AUTHOR=Ke Han , Bai Fan , Li Zihan , Zhu Yanbing , Zhang Chunjia , Li Yan , Talifu Zuliyaer , Pan Yunzhu , Liu Wubo , Xu Xin , Gao Feng , Yang Degang , Du Liangjie , Yu Yan , Li Jianjun TITLE=Inhibition of phospholipase D promotes neurological function recovery and reduces neuroinflammation after spinal cord injury in mice JOURNAL=Frontiers in Cellular Neuroscience VOLUME=18 YEAR=2024 URL=https://www.frontiersin.org/journals/cellular-neuroscience/articles/10.3389/fncel.2024.1352630 DOI=10.3389/fncel.2024.1352630 ISSN=1662-5102 ABSTRACT=Introduction

Spinal cord injury (SCI) is a severely disabling disease.
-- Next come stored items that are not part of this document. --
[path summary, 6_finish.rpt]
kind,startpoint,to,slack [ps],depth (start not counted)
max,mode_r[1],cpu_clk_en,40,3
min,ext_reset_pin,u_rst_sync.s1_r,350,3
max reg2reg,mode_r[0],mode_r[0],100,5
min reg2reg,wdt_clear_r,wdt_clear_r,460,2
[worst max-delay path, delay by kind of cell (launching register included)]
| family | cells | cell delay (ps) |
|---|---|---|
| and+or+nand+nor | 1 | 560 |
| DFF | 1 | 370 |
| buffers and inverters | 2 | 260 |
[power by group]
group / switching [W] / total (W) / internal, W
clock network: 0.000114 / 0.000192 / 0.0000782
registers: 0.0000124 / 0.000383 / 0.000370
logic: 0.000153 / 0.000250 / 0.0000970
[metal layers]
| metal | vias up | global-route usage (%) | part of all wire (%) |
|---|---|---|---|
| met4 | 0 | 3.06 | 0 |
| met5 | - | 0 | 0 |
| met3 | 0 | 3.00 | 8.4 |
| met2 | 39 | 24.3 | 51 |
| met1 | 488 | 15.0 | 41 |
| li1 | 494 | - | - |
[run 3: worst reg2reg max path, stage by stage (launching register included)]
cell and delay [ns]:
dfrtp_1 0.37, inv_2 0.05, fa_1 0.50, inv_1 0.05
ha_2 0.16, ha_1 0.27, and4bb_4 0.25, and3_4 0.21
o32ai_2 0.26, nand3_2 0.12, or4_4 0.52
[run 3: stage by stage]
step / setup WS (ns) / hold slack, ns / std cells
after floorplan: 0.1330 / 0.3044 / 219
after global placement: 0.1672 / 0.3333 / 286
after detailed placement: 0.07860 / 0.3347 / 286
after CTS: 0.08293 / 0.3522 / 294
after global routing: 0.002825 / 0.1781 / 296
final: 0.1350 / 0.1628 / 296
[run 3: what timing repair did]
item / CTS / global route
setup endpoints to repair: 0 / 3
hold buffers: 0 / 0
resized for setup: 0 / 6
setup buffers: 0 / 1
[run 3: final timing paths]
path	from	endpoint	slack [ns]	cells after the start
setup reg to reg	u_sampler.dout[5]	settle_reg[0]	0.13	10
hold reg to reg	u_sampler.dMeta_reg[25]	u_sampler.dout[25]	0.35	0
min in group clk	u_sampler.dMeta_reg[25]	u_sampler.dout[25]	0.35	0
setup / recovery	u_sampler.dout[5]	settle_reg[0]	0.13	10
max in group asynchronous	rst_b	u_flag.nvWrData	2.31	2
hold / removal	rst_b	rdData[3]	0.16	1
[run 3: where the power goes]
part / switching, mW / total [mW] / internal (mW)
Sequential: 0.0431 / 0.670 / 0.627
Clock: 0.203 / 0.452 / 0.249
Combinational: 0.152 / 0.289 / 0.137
===== src/hdl/pulse_count_led_config_pkg.sv =====
// Summary of operation
// - latch count after pin high past timeout
// - counts 17 and up are address minus 17
// - counts 1 to 16 are data for address
// - address held across data writes
// - pin low past timeout forces shutdown
// - shutdown clears address, data registers to one
// - only addresses 0, 3, 4, 5 are mapped
// - address 0 sets common level on all channels
// - level code 1 full scale, 16 minimum
// - one scale active, 20 mA after start-up
// - address 3 data selects scale or low mode
// - low mode takes level from address 4
// - address 4 data sets low level
// - pump starts 1X, low cathode steps 1.5X
// - from 1.5X steps to 2X on low cathode
// - floating unused cathode leaves pump in 2X
// - pulse activity enables pump, values set currents
// - regulator enables independent of each other, pump
// - address 5 enables invert data minus one
package pulse_count_led_config_pkg;
   // timing
   localparam int unsigned CLK_MHZ = 20;
   localparam int unsigned LATCH_TIMEOUT_US = 500;
   localparam int unsigned OFF_TIMEOUT_US = 500;
   localparam int unsigned LATCH_TIMEOUT_CYC = LATCH_TIMEOUT_US * CLK_MHZ;
   localparam int unsigned OFF_TIMEOUT_CYC = OFF_TIMEOUT_US * CLK_MHZ;
   localparam int unsigned MODE_SETTLE_CYC = 16;
   localparam int unsigned TIMER_W = 14;
   // edge counter
   localparam int unsigned EDGE_W = 5;
   localparam logic [4:0] EDGE_MAX = 5'h1F;
   localparam logic [4:0] DATA_MAX_EDGES = 5'h10;
   localparam logic [4:0] ADDR_BASE_EDGES = 5'h11;
   // register offsets
   localparam logic [3:0] ADDR_COMMON_LEVEL = 4'h0;
   localparam logic [3:0] ADDR_SCALE = 4'h3;
   localparam logic [3:0] ADDR_LOW_LEVEL = 4'h4;
   localparam logic [3:0] ADDR_CHAN_EN = 4'h5;
   localparam logic [3:0] ADDR_RESET = 4'h0;
   // fields hold data minus one; data value 1 is field 0
   localparam logic [3:0] DATA_RESET_FIELD = 4'h0;
   localparam logic [3:0] SCALE_MAX_FIELD = 4'h3;
   localparam logic [3:0] LOW_MAX_FIELD = 4'h3;
   // current scale choices, data 1..4
   typedef enum logic [3:0] {
      SCALE_20MA = 4'h1,
      SCALE_30MA = 4'h2,
      SCALE_15MA = 4'h4,
      SCALE_LOW = 4'h8
   } scale_e;
   // charge pump gain
   typedef enum logic [2:0] {
      PUMP_1X = 3'h1,
      PUMP_1P5X = 3'h2,
      PUMP_2X = 3'h4
   } pump_mode_e;
   // link state
   typedef enum logic [1:0] {
      LINK_OFF = 2'h1,
      LINK_ON = 2'h2
   } link_state_e;
endpackage : pulse_count_led_config_pkg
Hyperactivation of neuroinflammation is one of the main pathophysiological features of secondary SCI, with phospholipid metabolism playing an important role in regulating inflammation. Phospholipase D (PLD), a critical lipid-signaling molecule, is known to be involved in various physiological processes, including the regulation of inflammation. Despite this knowledge, the specific role of PLD in SCI remains unclear.

Methods

In this study, we constructed mouse models of SCI and administered PLD inhibitor (FIPI) treatment to investigate the efficacy of PLD. Additionally, transcriptome sequencing and protein microarray analysis of spinal cord tissues were conducted to further elucidate its mechanism of action.

Results

The results showed that PLD expression increased after SCI, and inhibition of PLD significantly improved the locomotor ability, reduced glial scarring, and decreased the damage of spinal cord tissues in mice with SCI. Transcriptome sequencing analysis showed that inhibition of PLD altered gene expression in inflammation regulation. Subsequently, the protein microarray analysis of spinal cord tissues revealed variations in numerous inflammatory factors. Biosignature analysis pointed to an association with immunity, thus confirming the results obtained from transcriptome sequencing.

Discussion

Collectively, these observations furnish compelling evidence supporting the anti-inflammatory effect of FIPI in the context of SCI, while also offering important insights into the PLD function which may be a potential therapeutic target for SCI.